Mr. McMartin, 64, has served on the Board since January 2020 and previously served as the Company’s Chief Operating Officer from May 2019 until his retirement in December 2019 and as the Company’s Chief Financial Officer from 2011 to May 2019. In July 2021, he joined the board of directors of N-able, Inc. (NYSE: NABL), global provider of cloud-based software solutions for managed service providers. Mr. McMartin formerly served as Managing Director and Chief Financial Officer for CenterPoint Ventures, a $425 million venture capital group. Before CenterPoint Ventures, Mr. McMartin held senior financial management positions with a number of corporations, including Chief Financial Officer at Convex Computer (NYSE: CNX) and Senior VP, Operations at Dazel. Mr. McMartin holds a B.A. in Business Administration from Trinity University and an M.B.A. from the University of Michigan.

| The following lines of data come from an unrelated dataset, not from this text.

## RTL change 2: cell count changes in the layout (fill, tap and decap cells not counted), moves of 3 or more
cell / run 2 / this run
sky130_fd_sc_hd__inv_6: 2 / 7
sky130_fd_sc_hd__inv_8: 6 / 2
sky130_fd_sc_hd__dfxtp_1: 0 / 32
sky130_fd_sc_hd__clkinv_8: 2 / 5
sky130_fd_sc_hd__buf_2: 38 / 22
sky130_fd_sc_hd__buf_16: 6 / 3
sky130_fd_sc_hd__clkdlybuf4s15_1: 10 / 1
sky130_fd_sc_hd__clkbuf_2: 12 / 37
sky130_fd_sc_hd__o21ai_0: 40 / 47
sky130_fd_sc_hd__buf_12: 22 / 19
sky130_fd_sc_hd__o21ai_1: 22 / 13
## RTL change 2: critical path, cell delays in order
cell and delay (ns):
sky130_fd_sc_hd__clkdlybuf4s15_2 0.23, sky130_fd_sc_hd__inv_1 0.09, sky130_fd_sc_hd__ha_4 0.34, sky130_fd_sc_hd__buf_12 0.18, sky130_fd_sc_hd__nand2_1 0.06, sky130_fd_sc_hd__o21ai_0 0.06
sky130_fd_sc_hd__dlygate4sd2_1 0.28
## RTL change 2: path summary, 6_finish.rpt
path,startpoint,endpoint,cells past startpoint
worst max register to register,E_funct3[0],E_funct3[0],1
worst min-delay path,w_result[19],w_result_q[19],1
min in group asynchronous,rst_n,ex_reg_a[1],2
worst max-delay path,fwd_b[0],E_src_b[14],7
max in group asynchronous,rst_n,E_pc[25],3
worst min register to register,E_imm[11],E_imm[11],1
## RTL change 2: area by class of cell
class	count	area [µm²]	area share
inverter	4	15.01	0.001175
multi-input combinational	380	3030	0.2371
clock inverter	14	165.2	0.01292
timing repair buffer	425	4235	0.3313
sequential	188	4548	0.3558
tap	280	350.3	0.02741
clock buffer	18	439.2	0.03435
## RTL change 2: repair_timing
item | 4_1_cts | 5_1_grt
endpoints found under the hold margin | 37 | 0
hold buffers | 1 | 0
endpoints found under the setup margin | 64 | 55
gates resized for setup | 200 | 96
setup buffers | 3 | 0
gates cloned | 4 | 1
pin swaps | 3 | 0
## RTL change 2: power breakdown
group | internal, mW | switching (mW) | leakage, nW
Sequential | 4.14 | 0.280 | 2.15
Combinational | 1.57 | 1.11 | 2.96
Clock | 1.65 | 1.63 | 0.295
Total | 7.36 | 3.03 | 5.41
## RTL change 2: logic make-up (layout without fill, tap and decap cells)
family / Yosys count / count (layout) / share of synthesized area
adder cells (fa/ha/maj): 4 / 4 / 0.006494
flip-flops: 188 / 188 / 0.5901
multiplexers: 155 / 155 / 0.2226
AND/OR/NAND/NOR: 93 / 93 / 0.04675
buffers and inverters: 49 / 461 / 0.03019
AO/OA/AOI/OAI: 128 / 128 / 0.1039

In connection with his appointment, Mr. McMartin (i) will receive an annual base salary of $450,000, (ii) will be eligible to receive a bonus of up to 100% of his annual base salary based on achievement of corporate goals as set forth by the Compensation Committee of the Board, (iii) received a restricted stock unit award with a value equal to approximately $1,000,000, which award will vest and be settled in six equal monthly tranches beginning September 28, 2021, and (iv) will be eligible to participate in the Company’s Severance Pay Plan. In addition, Mr. McMartin is eligible to participate in a comprehensive package of additional employee benefits, including but not limited to medical, dental, vision, group life insurance, a 401(k) plan and the Company’s Employee Stock Purchase Plan.
There are no transactions between the Company and Mr. McMartin that would require disclosure under Item 404(a) of Regulation S-K, no arrangements or understandings between Mr. McMartin and any other persons pursuant to which he was selected as an officer of the Company, and no family relationships between Mr. McMartin and any director or executive officer of the Company.
The Company and Mr. McMartin previously entered into the Company’s standard form of indemnification agreement, which requires the Company, among other things, to indemnify Mr. McMartin against liabilities that may arise by reason of his status or service. The indemnification agreement also requires the Company to advance all expenses incurred by Mr. McMartin in investigating or defending any action, suit, or proceeding that may arise by reason of his status or service.
For a full description of the Company’s indemnification agreements, please see the Company’s proxy statement for its 2021 Annual Meeting of Stockholders, which was filed with the Securities and Exchange Commission on March 19, 2021.










SIGNATURES
Pursuant to the requirements of the Securities Exchange Act of 1934, the registrant has duly caused this report to be signed on its behalf by the undersigned hereunto duly authorized.




SAILPOINT TECHNOLOGIES HOLDINGS, INC.